Schoolteacher, dentist, physician, lawyer, graduate of the American Medical College in Philadelphia, member of the Massachusetts bar, proficient in Greek and Latin, Dr. John S. Rock was unequivocally one of the most distinguished African American leaders to emerge in the United States during the antebellum era. On March 5, 1858, Dr. Rock delivered a speech at Boston’s Fanueil Hall as part of the annual Crispus Attucks Day observance organized by Bostons black abolitionists in response to the Dred Scott decision.

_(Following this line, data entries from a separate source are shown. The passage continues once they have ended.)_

[config.mk]
export PLATFORM = sky130hd
export DESIGN_NAME = cpu_timer_unit
export DESIGN_NICKNAME = d
export VERILOG_FILES = /design/src/rtl/tmr_pkg.sv /design/src/rtl/tmr_tap_edge.sv /design/src/rtl/tmr_pit.sv /design/src/rtl/tmr_wdg_reset.sv /design/src/rtl/cpu_timer_unit.sv
export SDC_FILE = /design/constraint.sdc
export NUM_CORES = 1
export LEC_CHECK = 0
export ABC_AREA = 1
export BUFFER_PORTS_ARGS = -buffer_cell sky130_fd_sc_hd__clkbuf_2
export CORE_AREA = 2 2 123 125
export CTS_CLUSTER_DIAMETER = 50
export DETAILED_ROUTE_END_ITERATION = 8
export DIE_AREA = 0 0 125 127
export MAX_ROUTING_LAYER = met4
export PLACE_DENSITY = 0.76
export SLEW_MARGIN = 20
export SYNTH_ARGS = -nofsm -noshare
export SYNTH_HDL_FRONTEND = slang
export SYNTH_SLANG_ARGS = --single-unit
[constraint.sdc]
create_clock -name clk -period 2 [get_ports clk]
set_input_delay 0.2 -clock clk [delete_from_list [all_inputs] [get_ports clk]]
set_output_delay 0.2 -clock clk [all_outputs]
set_load 0.05 [all_outputs]
[src/rtl/tmr_pkg.sv]
package tmr_pkg;

  localparam int TSR_W   = 4;
  localparam int TSR_FIT = 0;
  localparam int TSR_PIT = 1;
  localparam int TSR_WDG = 2;
  localparam int TSR_ARM = 3;

  localparam int CTL_WDG_PER = 30;
  localparam int CTL_WDG_KND = 28;
  localparam int CTL_WDG_IE  = 27;
  localparam int CTL_PIT_IE  = 26;
  localparam int CTL_FIT_PER = 24;
  localparam int CTL_FIT_IE  = 23;
  localparam int CTL_AUTO_RL = 22;

  typedef enum logic [1:0] {
    SEL_PIT = 2'd0,
    SEL_CTL = 2'd1,
    SEL_STS = 2'd2,
    SEL_TB  = 2'd3
  } reg_sel_e;

endpackage

[src/rtl/tmr_tap_edge.sv]
module tmr_tap_edge (
  input  logic       clk,
  input  logic       rst,
  input  logic [3:0] taps,
  input  logic [1:0] sel,
  output logic       fire
);
  logic cur;
  logic prev_q;

  assign cur  = taps[sel];
  assign fire = cur & ~prev_q;

  always_ff @(posedge clk) begin
    if (rst) prev_q <= 1'b0;
    else     prev_q <= cur;
  end

  a_r6_no_back_to_back: assert property (@(posedge clk) disable iff (rst)
    fire |=> !fire);
endmodule

[src/rtl/tmr_pit.sv]
module tmr_pit #(
  parameter int W = 32
) (
  input  logic         clk,
  input  logic         rst,
  input  logic         load,
  input  logic [W-1:0] load_val,
  input  logic         auto_rl,
  output logic [W-1:0] cnt,
  output logic         fire
);
  logic [W-1:0] cnt_q;
  logic [W-1:0] reload_q;
  logic         at_one;

  assign at_one = (cnt_q == W'(1));
  assign fire   = at_one & ~load;
  assign cnt    = cnt_q;

  always_ff @(posedge clk) begin
    if (rst) begin
      cnt_q    <= '0;
      reload_q <= '0;
    end else if (load) begin
      cnt_q    <= load_val;
      reload_q <= load_val;
    end else if (at_one) begin
      cnt_q <= auto_rl ? reload_q : '0;
    end else if (cnt_q != '0) begin
      cnt_q <= cnt_q - W'(1);
    end
  end

  a_r4_zero_holds: assert property (@(posedge clk) disable iff (rst)
    (cnt_q == '0 && !load) |=> cnt_q == '0);
  a_r4_counts_down: assert property (@(posedge clk) disable iff (rst)
    (cnt_q > W'(1) && !load) |=> cnt_q == $past(cnt_q) - W'(1));
  a_r5_reload: assert property (@(posedge clk) disable iff (rst)
    (at_one && !load && auto_rl) |=> cnt_q == $past(reload_q));
endmodule

[src/rtl/tmr_wdg_reset.sv]
module tmr_wdg_reset (
  input  logic       clk,
  input  logic       rst,
  input  logic       expire,
  input  logic       armed,
  input  logic [1:0] kind,
  output logic [1:0] req
);
  logic [1:0] req_q;

  assign req = req_q;

  always_ff @(posedge clk) begin
    if (rst) req_q <= 2'd0;
    else if (req_q == 2'd0 && expire && armed) req_q <= kind;
  end

  a_r8_sticky: assert property (@(posedge clk) disable iff (rst)
    (req_q != 2'd0) |=> req_q == $past(req_q));
  a_r8_needs_second_stage: assert property (@(posedge clk) disable iff (rst)
    (req_q == 2'd0 && !(expire && armed)) |=> req_q == 2'd0);
endmodule

[src/rtl/cpu_timer_unit.sv]
module cpu_timer_unit
  import tmr_pkg::*;
#(
  parameter int TB_W     = 32,
  parameter int PIT_W    = 32,
  parameter int FIT_EXP0 = 9,
  parameter int WDG_EXP0 = 17,
  parameter int EXP_STEP = 4
) (
  input  logic        clk,
  input  logic        rst,
  input  logic        wr_en,
  input  logic [1:0]  wr_addr,
  input  logic [31:0] wr_data,
  input  logic [1:0]  rd_addr,
  output logic [31:0] rd_data,
  output logic        irq_fit,
  output logic        irq_pit,
  output logic        irq_wdg,
  output logic [1:0]  rst_req
);
  localparam int NTAP = 4;

  logic [TB_W-1:0]  tb_q;
  logic [31:0]      tcr_q;
  logic [TSR_W-1:0] tsr_q, tsr_set, tsr_clr, tsr_d;
  logic [NTAP-1:0]  fit_taps, wdg_taps;
  logic             fit_fire, wdg_fire, pit_fire;
  logic [PIT_W-1:0] pit_cnt;
  logic             wr_pit, wr_ctl, wr_sts;
  logic [31:0]      rd_q;
  logic             irq_fit_q, irq_pit_q, irq_wdg_q;
  logic             fit_ie_d, pit_ie_d, wdg_ie_d;

  assign wr_pit = wr_en && (wr_addr == SEL_PIT);
  assign wr_ctl = wr_en && (wr_addr == SEL_CTL);
  assign wr_sts = wr_en && (wr_addr == SEL_STS);

  for (genvar g = 0; g < NTAP; g++) begin : g_tap
    assign fit_taps[g] = tb_q[FIT_EXP0 - 1 + EXP_STEP * g];
    assign wdg_taps[g] = tb_q[WDG_EXP0 - 1 + EXP_STEP * g];
  end

  tmr_tap_edge u_fit_edge (
    .clk  (clk),
    .rst  (rst),
    .taps (fit_taps),
    .sel  (tcr_q[CTL_FIT_PER +: 2]),
    .fire (fit_fire)
  );

  tmr_tap_edge u_wdg_edge (
    .clk  (clk),
    .rst  (rst),
    .taps (wdg_taps),
    .sel  (tcr_q[CTL_WDG_PER +: 2]),
    .fire (wdg_fire)
  );

  tmr_pit #(.W(PIT_W)) u_pit (
    .clk      (clk),
    .rst      (rst),
    .load     (wr_pit),
    .load_val (wr_data[PIT_W-1:0]),
    .auto_rl  (tcr_q[CTL_AUTO_RL]),
    .cnt      (pit_cnt),
    .fire     (pit_fire)
  );

  tmr_wdg_reset u_wdg (
    .clk    (clk),
    .rst    (rst),
    .expire (wdg_fire),
    .armed  (tsr_q[TSR_ARM]),
    .kind   (tcr_q[CTL_WDG_KND +: 2]),
    .req    (rst_req)
  );

  always_comb begin
    tsr_set = '0;
    tsr_set[TSR_FIT] = fit_fire;
    tsr_set[TSR_PIT] = pit_fire;
    tsr_set[TSR_WDG] = wdg_fire;
    tsr_set[TSR_ARM] = wdg_fire;
    tsr_clr = wr_sts ? wr_data[TSR_W-1:0] : '0;
    tsr_d   = (tsr_q | tsr_set) & ~tsr_clr;
    fit_ie_d = wr_ctl ? wr_data[CTL_FIT_IE] : tcr_q[CTL_FIT_IE];
    pit_ie_d = wr_ctl ? wr_data[CTL_PIT_IE] : tcr_q[CTL_PIT_IE];
    wdg_ie_d = wr_ctl ? wr_data[CTL_WDG_IE] : tcr_q[CTL_WDG_IE];
  end

  always_ff @(posedge clk) begin
    if (rst) begin
      tb_q      <= '0;
      tcr_q     <= '0;
      tsr_q     <= '0;
      rd_q      <= '0;
      irq_fit_q <= 1'b0;
      irq_pit_q <= 1'b0;
      irq_wdg_q <= 1'b0;
    end else begin
      tb_q  <= tb_q + TB_W'(1);
      tsr_q <= tsr_d;
      if (wr_ctl) tcr_q <= wr_data;
      unique case (rd_addr)
        SEL_PIT: rd_q <= 32'(pit_cnt);
        SEL_CTL: rd_q <= tcr_q;
        SEL_STS: rd_q <= 32'(tsr_q);
        default: rd_q <= 32'(tb_q);
      endcase
      irq_fit_q <= tsr_d[TSR_FIT] & fit_ie_d;
      irq_pit_q <= tsr_d[TSR_PIT] & pit_ie_d;
      irq_wdg_q <= tsr_d[TSR_WDG] & wdg_ie_d;
    end
  end

  assign rd_data = rd_q;
  assign irq_fit = irq_fit_q;
  assign irq_pit = irq_pit_q;
  assign irq_wdg = irq_wdg_q;

  a_r2_tb_step: assert property (@(posedge clk) disable iff (rst)
    (tb_q != '1) |=> tb_q == $past(tb_q) + TB_W'(1));
  a_r9_clear_wins: assert property (@(posedge clk) disable iff (rst)
    wr_sts |=> ((tsr_q & $past(wr_data[TSR_W-1:0])) == '0));
  a_r7_arm_on_expiry: assert property (@(posedge clk) disable iff (rst)
    (wdg_fire && !tsr_clr[TSR_ARM]) |=> tsr_q[TSR_ARM]);
  a_r10_pit_gated: assert property (@(posedge clk) disable iff (rst)
    !tsr_q[TSR_PIT] |-> !irq_pit);
  a_r10_fit_gated: assert property (@(posedge clk) disable iff (rst)
    !tcr_q[CTL_FIT_IE] |-> !irq_fit);
  a_r11_ctl_store: assert property (@(posedge clk) disable iff (rst)
    wr_ctl |=> tcr_q == $past(wr_data));
endmodule

# Word-level counts from Yosys, hierarchy flattened
# Index checks and enable logic that the tools add are counted.
# totals
latchBits	0
memories	0
in_bits	39
regBits	171
rom_bits	0
mem_bits_rw	0
# op_classes
shifts	0
order_cmp	2
bitwise	12
n_reduce_logical	10
n_addsub	2
mul	0
eq_ne	5
div	0
mux	13
# op_table
operator	count
two-way mux 32 bit	4
one-hot mux 32 bit (3 select lines)	1
adder 32 x 1 -> 32 bit (second input constant)	1
== test 32 x 1 -> 1 bit (second input constant)	1
nonzero test 32 bit	1
subtractor 32 x 1 -> 32 bit (second input constant)	1
AND 1 bit	6
logical NOT 2 bit	3
< comparator 2 x 3 -> 1 bit (second input constant)	2
logical AND 1 bit	5
two-way mux 1 bit	5
AND 4 bit	1
binary-select mux 1 bit (select 2 bit)	2
== test 2 x 1 -> 1 bit (second input constant)	2
== test 2 bit (second input constant)	2
two-way mux 4 bit	1
NOT 4 bit	1
bitwise OR 4 bit	1
NOT 1 bit	3
nonzero test 3 bit	1

# Logic depth before layout (Yosys ltp)
# Gate-level depths: netlist of the first run.
# depth
ltp_word	7
depth_mapped	13
ltp_nobuf	12

# Hierarchy
# From an unflattened synthesis of the first run, not the netlist that was laid out.
# unflattened
hier_cells	1246
area_unflattened_um2	8359.3
# by_module_without_submodules
mod	instances	seq_area_each_um2	cells_per_inst	area_per_inst_um2
cpu_timer_unit	1	2062.0	632	4431.8
tmr_pit	1	1281.2	579	3718.6
tmr_tap_edge	2	20.0	12	63.8
tmr_wdg_reset	1	40.0	11	81.3

# Worst setup path before layout of the first run
# Ideal clock, no wire load.
# synth_path
kind	register -> register
from	register u_pit.cnt_q[0], in the netlist u_pit.cnt[0]
to	register u_pit.cnt_q[22], in the netlist u_pit.cnt[22]
synth_period_minus_slack_ns	1.673
path_stages_with_launch	11
setup_ns	0.120
setup_slack_ns	0.327
required_time_ns	1.880
arrival_ns	1.553
path_cell_list	dfxtp_1 inv_1 ha_1 nand2_2 nor2_4 nand3_1 inv_2 nand3_2 nand2_1 buf_4 a21oi_1
# synth_via
elab_chain_len	4
elab_cells_between_ends	7
# synth_rtl
item	line_no	source
start, declared	tmr_pit.sv:12	logic [W-1:0] cnt_q;
start signal, assigned	tmr_pit.sv:25	cnt_q <= load_val;
start signal, assigned	tmr_pit.sv:28	cnt_q <= auto_rl ? reload_q : '0;
start signal, assigned	tmr_pit.sv:30	cnt_q <= cnt_q - W'(1);
subtractor 32 x 1 -> 32 bit	tmr_pit.sv:30	
two-way mux 32 bit	tmr_pit.sv:29	end else if (cnt_q != '0) begin
two-way mux 32 bit	tmr_pit.sv:27	end else if (at_one) begin
two-way mux 32 bit	tmr_pit.sv:24	end else if (load) begin
# Several ways; a longest one is shown, not always the timed one. The select of a mux whose other input is x is not followed.
# A chain may end at the register's enable or synchronous reset.

# Worst setup path in the final report of the first run
# layout_path
from	register u_pit.cnt_q[3], in the netlist u_pit.cnt[3]
to	register u_pit.cnt_q[25], in the netlist u_pit.cnt[25]
# The elaborated chain is that of the path after synthesis.

==> flow_summary.json, run 1 <==
{
  "total_power_w": 0.0122,
  "cp_common_cell": "nor2_1",
  "dr.pass1.iters": 5,
  "crit_chain": "nor2_1 -> nand3_1 -> nor2_1 -> nand2_1 -> inv_1 -> nand3_1 -> nand2_1 -> nor2_1 -> nor2_1 -> nor2_1",
  "hold_end": "u_pit.reload_q[14]$_SDFFE_PP0P_",
  "clk_pin_slew_ns": 0.07,
  "track_usage": 0.330,
  "die_w_microns": 125,
  "place_congestion": 1.03,
  "top_usage_layer": "met2",
  "synth-simple-area-share": 0.306,
  "required_ns": 2.32,
  "use_met1": 0.438,
  "clockBufferDepth": 2,
  "numCtsBuffers": 17,
  "synth_top_family_by_area": "simple AND/OR/NAND/NOR gates",
  "portBuffers": 75,
  "grt-ovfl-total": 0,
  "synth_cells": 1216,
  "fmaxAchievable_mhz": 536,
  "critPathTopFamily": "simple AND/OR/NAND/NOR gates",
  "ant_nets": 0,
  "synth_ff_type": "dfxtp_1",
  "drt_first_iter_violations": 805,
  "via_per_inst": 5.44,
  "hp-start": "wr_data[14]",
  "die_h_microns": 127,
  "clkLatencyLatePin_ns": 0.43,
  "rrSetupSlack_ns": 0.13,
  "place_hpwl_microns": 19300,
  "synth_warnings": 0,
  "finalSetupViolations": 0,
  "fin_crit_sh": 0.933,
  "slowest_delay_ns": 0.38,
  "row_count": 44,
  "syn_area_per_cell_sq_um": 6.72,
  "grt_pass1_wl_microns": 39900,
  "critPathKind": "flip-flop to flip-flop",
  "yosysSeqAreaShare": 0.419,
  "worst_slew_pin_slew_ns": 0.788,
  "cap_violations": 0,
  "yosys.area_share.xor_xnor": 0.0150,
  "fin_crit_ns": 1.87,
  "netlist_area_sq_um": 8170,
  "cp_slowest_cell": "dfxtp_1",
  "io_pins": 76,
  "wl_per_cell_microns": 16.9,
  "synth_edf_count": 0,
  "synth.area.mux_share": 0,
  "grt_max_degree": 70,
  "startpoint_type": "flip-flop",
  "slew_violations": 0,
  "arrival_ns": 2.19,
  "hold_depth": 3,
  "area_growth_pct": 17.0,
  "antenna_found_initial": 0,
  "worstReg2RegStart": "u_pit.cnt[3]$_SDFFE_PP0P_",
  "vdd_drop_max_uv": 961,
  "core_area_sq_um": 14400,
  "clock-sinks": 171,
  "antennaDiodeCount": 0,
  "worstReg2RegEnd": "u_pit.cnt[25]$_SDFFE_PP0P_",
  "grt_use_met2": 0.507,
  "layout-drive-gt1-share": 0.142,
  "nNetsFinal": 1345,
  "hold_buffers": 0,
  "cts_tree": "done",
  "async_flop_share": 0,
  "cp.depth": 10,
  "fin_skew_ns": 0.00655,
  "cts_root_buffer": "clkbuf_16",
  "finalCoreUtilization": 0.663,
  "use_met3": 0.0616,
  "initial_core_util": 0.566,
  "p_leak_nw": 4.34,
  "synthDistinctLibCells": 39,
  "final_common_cell": "nand2_1",
  "drc": 0,
  "synth_seq_cells": 171,
  "crit_fanout": 4,
  "status": "finished, final reports clean",
  "num_vias": 8149,
  "hp-class": "input port to flip-flop",
  "final_hold_viol_count": 0,
  "cts_htree_levels": 4,
  "power_density_nw_per_um2": 1280,
  "crit_buf_inv": 1,
  "grt_pass1_vias": 7507,
  "synth_adder_area_share": 0.00460,
  "die_area_sq_um": 15900,
  "reg2reg_depth": 10,
  "slew_headroom": 0.474,
  "syn_nets": 1258,
  "synth_compound_area_frac": 0.145,
  "wl_microns": 25300,
  "layout_common_cells": "nand2_1, inv_1, dfxtp_1, nor2_1, a21oi_1",
  "cp-end-kind": "flip-flop"
}
[worst register-to-register path, cell delays in order, from the launching register on]
cell and delay (ns):
dfxtp_1 0.38, nor2_1 0.27, nand3_1 0.23, nor2_1 0.25, nand2_1 0.14, inv_1 0.14, nand3_1 0.08, nand2_1 0.07
nor2_1 0.04, nor2_1 0.11, nor2_1 0.05
[cell families after synthesis]
logic type	after synthesis
adders and majority gates	3
and+or+nand+nor	579
AOI/OAI and AO/OA	220
DFF	171
buffers and inverters	229
xor gates and xnor gates	14
[flip-flops by register name, indices dropped and copies added (netlist names)]
name,cells
u_wdg.req,2
u_pit.reload_q,32
tcr_q,32
tsr_q,4
tb_q,32
u_pit.cnt,32
irq_wdg,1
u_wdg_edge.prev_q,1
irq_pit,1
irq_fit,1
u_fit_edge.prev_q,1
rd_data,32
[power by group]
| group | internal (W) | total [W] | switching (W) |
|---|---|---|---|
| combinational | 0.00152 | 0.00458 | 0.00306 |
| sequential | 0.00379 | 0.00419 | 0.000398 |
| clock | 0.00201 | 0.00344 | 0.00144 |
[worst max-delay path by stage]
stage	startpoint	to	slack (ns)
final	u_pit.cnt[3]$_SDFFE_PP0P_	u_pit.cnt[25]$_SDFFE_PP0P_	0.13
after global routing	tb_q[1]$_SDFF_PP0_	tb_q[18]$_SDFF_PP0_	-0.02
after CTS	u_pit.cnt[0]$_SDFFE_PP0P_	u_pit.cnt[26]$_SDFFE_PP0P_	0.09
after detailed placement	u_pit.cnt[0]$_SDFFE_PP0P_	u_pit.cnt[26]$_SDFFE_PP0P_	0.12
after global placement	tb_q[0]$_SDFF_PP0_	tb_q[18]$_SDFF_PP0_	0.14
after floorplan	u_pit.cnt[0]$_SDFFE_PP0P_	u_pit.cnt[22]$_SDFFE_PP0P_	0.33
[synthesized netlist by cell type (2+ instances only)]
master    instances  area, sq um
inv_1           174          653
clkbuf_1         32          120
nand4_1          17          106
buf_1             7         26.3
o221ai_1         12          105
buf_6             3         33.8
buf_4             2         15.0
o21ai_1           4         20.0
o22ai_1          20          125
nand3b_1         11         82.6
inv_2             5         18.8
nor2_2            8         50.1
nand2_1         260          976
o21ai_0          81          405
nor3b_1           2         15.0
o211ai_1          3         22.5
a21oi_1          96          480
ha_1              3         37.5
nor2_1          172          646
xnor2_1           3         26.3
nor3_1           22          110
xor2_1           11         96.3
nand3_1          69          345
nand2_2           2         12.5
nor4_1            3         18.8
or2_2             3         18.8
dfxtp_1         171         3420
nor2_4            4         45.0
o21a_1            2         15.0
buf_2             5         25.0
[timing repair]
action,4_1_cts,5_1_grt
setup buffers,0,2
endpoints found under the setup margin,0,11
resized for setup,0,12
[layer usage]
metal | wire (microns) | share of wire
met2 | 11400 | 0.45
met4 | 723 | 0.029
met5 | 0 | 0
met3 | 1900 | 0.075
met1 | 11200 | 0.44
[final cells by class]
class,instances,area [sq um]
flip-flops and latches,171,3430
fillers,1295,4860
inverters,180,676
clock inverters,13,168
well taps,184,230
multi-input cells,816,3880
repair buffers,117,741
clock buffers,18,439
[metrics by stage]
stage | worst slack (ns) | instance area [sq um] | hold WS, ns | TNS [ns] | std cells
floorplan | 0.327 | 8170 | 0.343 | 0 | 1216
global placement | 0.142 | 8900 | 0.442 | 0 | 1466
detailed placement | 0.115 | 8900 | 0.448 | 0 | 1466
CTS | 0.0931 | 9500 | 0.0249 | 0 | 1497
global route | -0.0222 | 9560 | 0.0361 | -0.0222 | 1499
finish | 0.135 | 9560 | 0.0339 | 0 | 1499
Power figures use the tool's default switching activity.
==> run 2, diff against run 1 <==
--- a/config.mk
+++ b/config.mk
@@ -7,13 +7,15 @@
 export LEC_CHECK = 0
 export ABC_AREA = 1
 export BUFFER_PORTS_ARGS = -buffer_cell sky130_fd_sc_hd__clkbuf_2
-export CORE_AREA = 2 2 123 125
+export CELL_PAD_IN_SITES_DETAIL_PLACEMENT = 0
+export CELL_PAD_IN_SITES_GLOBAL_PLACEMENT = 1
+export CORE_AREA = 2 2 143 145
 export CTS_CLUSTER_DIAMETER = 50
 export DETAILED_ROUTE_END_ITERATION = 8
-export DIE_AREA = 0 0 125 127
+export DIE_AREA = 0 0 145 147
 export MAX_ROUTING_LAYER = met4
-export PLACE_DENSITY = 0.76
-export SLEW_MARGIN = 20
+export PLACE_DENSITY_LB_ADDON = 0.1
+export SLEW_MARGIN = 15
 export SYNTH_ARGS = -nofsm -noshare
 export SYNTH_HDL_FRONTEND = slang
 export SYNTH_SLANG_ARGS = --single-unit
==> run 2 against run 1 <==
Against the previous run: die area rose by 34%; hold slack improved by 0.016 ns; final cell count rose by 6.3%; non-clock buffer count rose by 7.
==> flow_summary.json, run 2 (synthesized netlist as in run 1, its figures left out) <==
{
  "power_density_nw_per_um2": 1220,
  "layout-drive-gt1-share": 0.141,
  "vdd_drop_max_uv": 595,
  "place_hpwl_microns": 21100,
  "core_area_sq_um": 19800,
  "numCtsBuffers": 17,
  "clock-sinks": 171,
  "drt_first_iter_violations": 547,
  "place_congestion": 0.898,
  "slew_violations": 0,
  "finalSetupViolations": 0,
  "dr.pass1.iters": 5,
  "io_pins": 76,
  "cts_tree": "done",
  "status": "finished, final reports clean",
  "final_common_cell": "nand2_1",
  "fin_crit_ns": 1.88,
  "fin_crit_sh": 0.940,
  "grt_pass1_wl_microns": 42300,
  "critPathTopFamily": "simple AND/OR/NAND/NOR gates",
  "design_area_sq_um": 9660,
  "nNetsFinal": 1352,
  "drc": 0,
  "p_leak_nw": 4.34,
  "die_w_microns": 145,
  "startpoint_type": "flip-flop",
  "die_h_microns": 147,
  "cts_root_buffer": "clkbuf_16",
  "cap_violations": 0,
  "reg2reg_depth": 7,
  "hold_buffers": 0,
  "place_area_sq_um": 9080,
  "worst_slew_pin_slew_ns": 0.639,
  "fillers": 2136,
  "holdWs_ns": 0.0500,
  "hp-start": "wr_data[7]",
  "worstReg2RegStart": "tb_q[2]$_SDFF_PP0_",
  "cp-end-kind": "flip-flop",
  "worstReg2RegEnd": "tb_q[29]$_SDFF_PP0_",
  "crit_buf_inv": 1,
  "clk_pin_slew_ns": 0.07,
  "required_ns": 2.37,
  "hold_end": "u_pit.reload_q[7]$_SDFFE_PP0P_",
  "layout_common_cells": "nand2_1, inv_1, dfxtp_1, nor2_1, a21oi_1",
  "arrival_ns": 2.25,
  "track_usage": 0.266,
  "crit_fanout": 6,
  "grt_pass1_vias": 7583,
  "grt_max_degree": 70,
  "hold_depth": 3,
  "multiInputGateArea_sq_um": 3860,
  "antenna_found_initial": 0,
  "ant_nets": 0,
  "clockBufferDepth": 2,
  "wl_per_cell_microns": 17.2,
  "area_growth_pct": 18.3,
  "finalCoreUtilization": 0.487,
  "fmaxAchievable_mhz": 532,
  "portBuffers": 75,
  "final_hold_viol_count": 0,
  "die_area_sq_um": 21300,
  "clkLatencyLatePin_ns": 0.44,
  "seq_area_sq_um": 3420,
  "slew_headroom": 0.574,
  "rrSetupSlack_ns": 0.12,
  "num_vias": 8023,
  "cp_slowest_cell": "dfxtp_1",
  "antennaDiodeCount": 0,
  "critPathKind": "flip-flop to flip-flop",
  "fin_skew_ns": 0.0142,
  "row_count": 52,
  "hp-class": "input port to flip-flop",
  "setup-tns-final_ns": 0,
  "cts_htree_levels": 4,
  "wl_microns": 27400,
  "via_per_inst": 5.04,
  "slowest_delay_ns": 0.44,
  "initial_core_util": 0.412,
  "crit_chain": "nand3_1 -> nor2_2 -> inv_1 -> nor2_1 -> nand4_1 -> or2_2 -> a21oi_1",
  "grt-ovfl-total": 0
}
run 2: what timing repair did:
item / CTS / global route
buffers inserted: 0 / 1
gates resized for setup: 0 / 2
endpoints found under the setup margin: 0 / 4
run 2: final cells by class:
type                    instances  share of cell area
clock buffers                  18              0.0444
clock inverters                14              0.0141
inverters                     180              0.0699
multi-input cells             816               0.400
flip-flops and latches        171               0.354
well taps                     270              0.0350
repair buffers                124              0.0821
run 2: metrics by stage:
stage | instances | worst slack (ns) | total power (W)
floorplan | 1216 | 0.327 | 0.00735
finish | 1593 | 0.119 | 0.0118
CTS | 1592 | 0.156 | 0.0118
global route | 1593 | -0.0145 | 0.0126
detailed placement | 1560 | 0.171 | 0.00858
global placement | 1560 | 0.181 | 0.00859
run 2: worst register-to-register path: stages, from the launching register on:
cell and delay [ns]:
dfxtp_1 0.44, nand3_1 0.22, nor2_2 0.24, inv_1 0.15, nor2_1 0.19, nand4_1 0.17, or2_2 0.30, a21oi_1 0.11
run 2: per-layer routing:
metal | wire (microns) | global-route usage
met4 | 461 | 0.0708
met2 | 12900 | 0.430
met1 | 13100 | 0.352
met5 | 0 | -
met3 | 944 | 0.0363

Rock shared the platform with William Lloyd Garrison, Wendell Phillips, and Theodore Parker. Three years before the outbreak of the Civil War, Dr. Rock correctly predicted that African Americans were destined to play an important role in the impending military conflict over slavery. His speech appears below.
Ladies and Gentlemen: You will not expect a lengthened speech from me to-night. My health is too poor to allow me to indulge much in speechmaking. But I have not been able to resist the temptation to unite with you in this demonstra-tion of respect for some of my noble but misguided ancestors.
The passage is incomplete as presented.